--- START ---

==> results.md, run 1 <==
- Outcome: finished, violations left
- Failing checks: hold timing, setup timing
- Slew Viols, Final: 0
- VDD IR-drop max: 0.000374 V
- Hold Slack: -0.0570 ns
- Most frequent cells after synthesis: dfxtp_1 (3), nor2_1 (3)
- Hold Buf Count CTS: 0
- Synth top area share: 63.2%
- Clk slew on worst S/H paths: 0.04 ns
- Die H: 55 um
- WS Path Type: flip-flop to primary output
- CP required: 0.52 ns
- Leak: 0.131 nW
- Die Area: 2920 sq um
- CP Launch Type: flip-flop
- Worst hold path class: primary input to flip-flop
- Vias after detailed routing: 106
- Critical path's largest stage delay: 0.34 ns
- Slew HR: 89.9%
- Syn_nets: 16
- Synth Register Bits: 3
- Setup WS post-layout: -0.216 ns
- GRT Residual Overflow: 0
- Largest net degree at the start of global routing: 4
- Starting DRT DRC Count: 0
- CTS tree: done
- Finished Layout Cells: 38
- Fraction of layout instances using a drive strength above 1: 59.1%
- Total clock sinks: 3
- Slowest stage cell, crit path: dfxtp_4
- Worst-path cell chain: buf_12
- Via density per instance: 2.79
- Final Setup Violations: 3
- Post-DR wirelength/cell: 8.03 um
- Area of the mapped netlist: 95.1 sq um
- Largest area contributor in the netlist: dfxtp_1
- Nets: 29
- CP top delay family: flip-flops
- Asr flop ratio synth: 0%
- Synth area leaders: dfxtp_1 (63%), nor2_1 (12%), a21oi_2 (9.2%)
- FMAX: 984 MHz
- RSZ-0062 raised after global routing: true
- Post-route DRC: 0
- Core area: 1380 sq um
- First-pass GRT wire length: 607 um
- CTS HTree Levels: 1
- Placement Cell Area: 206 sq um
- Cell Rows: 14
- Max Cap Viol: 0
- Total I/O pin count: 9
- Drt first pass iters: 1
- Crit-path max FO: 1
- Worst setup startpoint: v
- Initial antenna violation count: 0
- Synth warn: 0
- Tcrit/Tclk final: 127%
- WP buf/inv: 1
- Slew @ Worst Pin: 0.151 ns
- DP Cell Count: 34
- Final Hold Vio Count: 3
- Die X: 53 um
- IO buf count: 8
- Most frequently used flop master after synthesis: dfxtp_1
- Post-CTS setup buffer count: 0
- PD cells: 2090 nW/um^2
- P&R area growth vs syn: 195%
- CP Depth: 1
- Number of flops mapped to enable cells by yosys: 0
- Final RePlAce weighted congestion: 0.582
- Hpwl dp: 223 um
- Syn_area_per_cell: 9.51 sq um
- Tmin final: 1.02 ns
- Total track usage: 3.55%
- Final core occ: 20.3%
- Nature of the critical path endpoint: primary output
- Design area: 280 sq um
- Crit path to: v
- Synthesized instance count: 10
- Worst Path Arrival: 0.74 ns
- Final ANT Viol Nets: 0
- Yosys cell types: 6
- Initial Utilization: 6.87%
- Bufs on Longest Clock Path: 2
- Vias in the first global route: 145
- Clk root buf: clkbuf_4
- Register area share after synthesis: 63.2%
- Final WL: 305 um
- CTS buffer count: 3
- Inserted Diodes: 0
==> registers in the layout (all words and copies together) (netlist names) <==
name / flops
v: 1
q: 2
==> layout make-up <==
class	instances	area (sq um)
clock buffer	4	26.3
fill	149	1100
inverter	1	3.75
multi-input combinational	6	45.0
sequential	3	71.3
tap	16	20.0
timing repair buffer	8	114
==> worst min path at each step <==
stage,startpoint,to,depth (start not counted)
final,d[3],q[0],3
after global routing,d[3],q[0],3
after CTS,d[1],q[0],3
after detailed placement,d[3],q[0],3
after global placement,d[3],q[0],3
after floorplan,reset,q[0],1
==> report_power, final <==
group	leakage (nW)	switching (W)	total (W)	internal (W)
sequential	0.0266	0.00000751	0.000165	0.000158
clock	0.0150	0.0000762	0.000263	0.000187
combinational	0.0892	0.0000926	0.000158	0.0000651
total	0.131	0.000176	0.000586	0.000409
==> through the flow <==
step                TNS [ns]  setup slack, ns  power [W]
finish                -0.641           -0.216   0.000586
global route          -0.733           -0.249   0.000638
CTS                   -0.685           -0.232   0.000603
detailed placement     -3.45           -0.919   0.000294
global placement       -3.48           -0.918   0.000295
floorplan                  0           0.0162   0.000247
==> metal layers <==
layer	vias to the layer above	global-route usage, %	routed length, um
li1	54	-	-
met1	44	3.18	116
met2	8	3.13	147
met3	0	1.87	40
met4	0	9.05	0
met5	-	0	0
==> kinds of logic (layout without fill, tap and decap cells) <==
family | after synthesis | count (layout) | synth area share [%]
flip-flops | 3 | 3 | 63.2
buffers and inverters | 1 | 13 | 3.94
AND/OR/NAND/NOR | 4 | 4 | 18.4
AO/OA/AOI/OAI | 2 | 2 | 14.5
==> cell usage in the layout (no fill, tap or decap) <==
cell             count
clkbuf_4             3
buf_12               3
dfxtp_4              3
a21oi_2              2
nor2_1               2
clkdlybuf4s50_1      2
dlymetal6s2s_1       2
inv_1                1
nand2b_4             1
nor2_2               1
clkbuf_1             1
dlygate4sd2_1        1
[config.mk]
export PLATFORM = sky130hd
export DESIGN_NAME = hd_loader
export DESIGN_NICKNAME = d
export VERILOG_FILES = /design/src/rtl/hd_loader_pkg.sv /design/src/rtl/hd_loader.sv
export SDC_FILE = /design/constraint.sdc
export NUM_CORES = 1
export LEC_CHECK = 0
export BUFFER_PORTS_ARGS = -buffer_cell sky130_fd_sc_hd__buf_2
export CAP_MARGIN = 20
export CORE_MARGIN = 2
export CORE_UTILIZATION = 49
export CTS_CLUSTER_DIAMETER = 60
export DETAILED_ROUTE_END_ITERATION = 16
export GPL_TIMING_DRIVEN = 0
export PLACE_DENSITY = 0.81
export REMOVE_ABC_BUFFERS = 1
export SYNTH_ARGS = -nofsm -noshare
export SYNTH_HDL_FRONTEND = slang
export SYNTH_SLANG_ARGS = --single-unit
[constraint.sdc]
create_clock -name clk -period 2.8 [get_ports clk]
set_input_delay 0.56 -clock clk [delete_from_list [all_inputs] [get_ports clk]]
set_output_delay 0.56 -clock clk [all_outputs]
set_load 0.03 [all_outputs]
[config.mk]
export PLATFORM = sky130hd
export DESIGN_NAME = ped_request_ctrl_flat
export DESIGN_NICKNAME = d
export VERILOG_FILES = /design/src/rtl/ped_request_ctrl_if.sv /design/src/rtl/ped_request_ctrl.sv /design/src/flat_wrapper.sv
export SDC_FILE = /design/constraint.sdc
export NUM_CORES = 1
export LEC_CHECK = 0
export ABC_AREA = 1
export ABC_CLOCK_PERIOD_IN_PS = 5000
export BUFFER_PORTS_ARGS = -buffer_cell sky130_fd_sc_hd__buf_2
export CORE_UTILIZATION = 40
export CTS_CLUSTER_DIAMETER = 30
export DETAILED_ROUTE_END_ITERATION = 12
export GPL_ROUTABILITY_DRIVEN = 0
export GPL_TIMING_DRIVEN = 0
export PLACE_DENSITY = 0.53
export SETUP_SLACK_MARGIN = 0.15
export SYNTH_ARGS = -nofsm -noshare
export SYNTH_HDL_FRONTEND = slang
export SYNTH_SLANG_ARGS = --single-unit
[constraint.sdc]
create_clock -name clk -period 5 [get_ports clk]
set_input_delay 1 -clock clk [delete_from_list [all_inputs] [get_ports clk]]
set_output_delay 1 -clock clk [all_outputs]
set_load 0.005 [all_outputs]
[src/rtl/ped_request_ctrl_if.sv]
// Pedestrian request bundle between the button front-end and its consumer.
//   btn     : raw push-buttons, bit i = crossing i+1, asynchronous, 1 = pressed
//   walk    : controller walk outputs {P4,P3,P2,P1}, synchronous to clk
//   req     : pending request per crossing
//   urgent  : request pending for too long
//   any_req : OR of req
//   btn_db  : debounced button level
// master = controller/bench side, slave = ped_request_ctrl.
interface ped_request_ctrl_if;
  logic [3:0] btn;
  logic [3:0] walk;
  logic [3:0] req;
  logic [3:0] urgent;
  logic       any_req;
  logic [3:0] btn_db;

  modport master (
    output btn,
    output walk,
    input  req,
    input  urgent,
    input  any_req,
    input  btn_db
  );

  modport slave (
    input  btn,
    input  walk,
    output req,
    output urgent,
    output any_req,
    output btn_db
  );
endinterface

[src/rtl/ped_request_ctrl.sv]
// Pedestrian request conditioning for the 4-way traffic controller.
// Each raw button is synchronised, debounced on a slow sample tick and latched
// as a pending request until the controller raises the matching walk output.
// Requests waiting URGENT_TICKS sample ticks or longer are flagged urgent.
// Ports:
//   clk   : system clock
//   reset : asynchronous active-low reset
//   ped   : slave side of ped_request_ctrl_if (btn/walk in; req/urgent/any_req/btn_db out)
module ped_request_ctrl #(
  parameter int unsigned SAMPLE_DIV   = 100000,
  parameter int unsigned DEB_SAMPLES  = 8,
  parameter int unsigned WAIT_W       = 12,
  parameter int unsigned URGENT_TICKS = 2000
) (
  input logic               clk,
  input logic               reset,
  ped_request_ctrl_if.slave ped
);

  localparam int unsigned N      = 4;
  localparam int unsigned DIV_W  = (SAMPLE_DIV > 1) ? $clog2(SAMPLE_DIV) : 1;
  localparam int unsigned DCNT_W = $clog2(DEB_SAMPLES + 1);

  localparam logic [DIV_W-1:0]  DIV_LAST  = DIV_W'(SAMPLE_DIV - 1);
  localparam logic [DCNT_W-1:0] DCNT_LAST = DCNT_W'(DEB_SAMPLES - 1);
  localparam logic [WAIT_W-1:0] WAIT_MAX  = '1;
  localparam logic [WAIT_W-1:0] WAIT_URG  = WAIT_W'(URGENT_TICKS);

  typedef enum logic [1:0] {
    ST_UP      = 2'd0,
    ST_DN_PEND = 2'd1,
    ST_DOWN    = 2'd2,
    ST_UP_PEND = 2'd3
  } deb_state_e;

  logic [DIV_W-1:0]  div_q, div_d;
  logic              tick_c;
  logic [N-1:0]      sync1_q, sync2_q;
  deb_state_e        deb_q  [N];
  deb_state_e        deb_d  [N];
  logic [DCNT_W-1:0] dcnt_q [N];
  logic [DCNT_W-1:0] dcnt_d [N];
  logic [N-1:0]      press_evt_c;
  logic [N-1:0]      req_q, req_d;
  logic [N-1:0]      urgent_q, urgent_d;
  logic              any_req_q, any_req_d;
  logic [N-1:0]      btn_db_q, btn_db_d;
  logic [WAIT_W-1:0] wcnt_q [N];
  logic [WAIT_W-1:0] wcnt_d [N];

  // Sample-tick prescaler
  assign tick_c = (div_q == DIV_LAST);

  always_comb begin
    div_d = tick_c ? '0 : div_q + DIV_W'(1);
  end

  // Debounce FSMs: only move on a sample tick; press_evt marks the entry into DOWN
  always_comb begin
    for (int i = 0; i < N; i++) begin
      deb_d[i]       = deb_q[i];
      dcnt_d[i]      = dcnt_q[i];
      press_evt_c[i] = 1'b0;
      if (tick_c) begin
        unique case (deb_q[i])
          ST_UP: begin
            if (sync2_q[i]) begin
              if (DEB_SAMPLES == 1) begin
                deb_d[i]       = ST_DOWN;
                dcnt_d[i]      = '0;
                press_evt_c[i] = 1'b1;
              end else begin
                deb_d[i]  = ST_DN_PEND;
                dcnt_d[i] = DCNT_W'(1);
              end
            end
          end
          ST_DN_PEND: begin
            if (!sync2_q[i]) begin
              deb_d[i]  = ST_UP;
              dcnt_d[i] = '0;
            end else if (dcnt_q[i] == DCNT_LAST) begin
              deb_d[i]       = ST_DOWN;
              dcnt_d[i]      = '0;
              press_evt_c[i] = 1'b1;
            end else begin
              dcnt_d[i] = dcnt_q[i] + DCNT_W'(1);
            end
          end
          ST_DOWN: begin
            if (!sync2_q[i]) begin
              if (DEB_SAMPLES == 1) begin
                deb_d[i]  = ST_UP;
                dcnt_d[i] = '0;
              end else begin
                deb_d[i]  = ST_UP_PEND;
                dcnt_d[i] = DCNT_W'(1);
              end
            end
          end
          ST_UP_PEND: begin
            if (sync2_q[i]) begin
              deb_d[i]  = ST_DOWN;
              dcnt_d[i] = '0;
            end else if (dcnt_q[i] == DCNT_LAST) begin
              deb_d[i]  = ST_UP;
              dcnt_d[i] = '0;
            end else begin
              dcnt_d[i] = dcnt_q[i] + DCNT_W'(1);
            end
          end
          default: begin
            deb_d[i]  = ST_UP;
            dcnt_d[i] = '0;
          end
        endcase
      end
    end
  end

  // Request latch, saturating wait counter and urgency flag per crossing.
  // Urgency is taken from the current request/count so it drops one clk after req.
  always_comb begin
    for (int i = 0; i < N; i++) begin
      req_d[i]    = ped.walk[i] ? 1'b0 : (req_q[i] | press_evt_c[i]);
      urgent_d[i] = req_q[i] & (wcnt_q[i] >= WAIT_URG);
      btn_db_d[i] = (deb_d[i] == ST_DOWN) || (deb_d[i] == ST_UP_PEND);
      wcnt_d[i]   = wcnt_q[i];
      if (!req_d[i]) begin
        wcnt_d[i] = '0;
      end else if (tick_c && req_q[i] && (wcnt_q[i] != WAIT_MAX)) begin
        wcnt_d[i] = wcnt_q[i] + WAIT_W'(1);
      end
    end
    any_req_d = |req_d;
  end

  // State registers
  always_ff @(posedge clk or negedge reset) begin
    if (!reset) begin
      div_q     <= '0;
      sync1_q   <= '0;
      sync2_q   <= '0;
      req_q     <= '0;
      urgent_q  <= '0;
      any_req_q <= 1'b0;
      btn_db_q  <= '0;
      for (int i = 0; i < N; i++) begin
        deb_q[i]  <= ST_UP;
        dcnt_q[i] <= '0;
        wcnt_q[i] <= '0;
      end
    end else begin
      div_q     <= div_d;
      sync1_q   <= ped.btn;
      sync2_q   <= sync1_q;
      req_q     <= req_d;
      urgent_q  <= urgent_d;
      any_req_q <= any_req_d;
      btn_db_q  <= btn_db_d;
      for (int i = 0; i < N; i++) begin
        deb_q[i]  <= deb_d[i];
        dcnt_q[i] <= dcnt_d[i];
        wcnt_q[i] <= wcnt_d[i];
      end
    end
  end

  assign ped.req     = req_q;
  assign ped.urgent  = urgent_q;
  assign ped.any_req = any_req_q;
  assign ped.btn_db  = btn_db_q;

endmodule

--- END ---

## To do
Copy out each line of the data above, exactly, if it lies between the line holding "- Clk slew on worst S/H paths: 0.04 ns" and the line holding "- Syn_nets: 16", inclusive; copy no other line.

## Solution to this exercise
- Clk slew on worst S/H paths: 0.04 ns
- Die H: 55 um
- WS Path Type: flip-flop to primary output
- CP required: 0.52 ns
- Leak: 0.131 nW
- Die Area: 2920 sq um
- CP Launch Type: flip-flop
- Worst hold path class: primary input to flip-flop
- Vias after detailed routing: 106
- Critical path's largest stage delay: 0.34 ns
- Slew HR: 89.9%
- Syn_nets: 16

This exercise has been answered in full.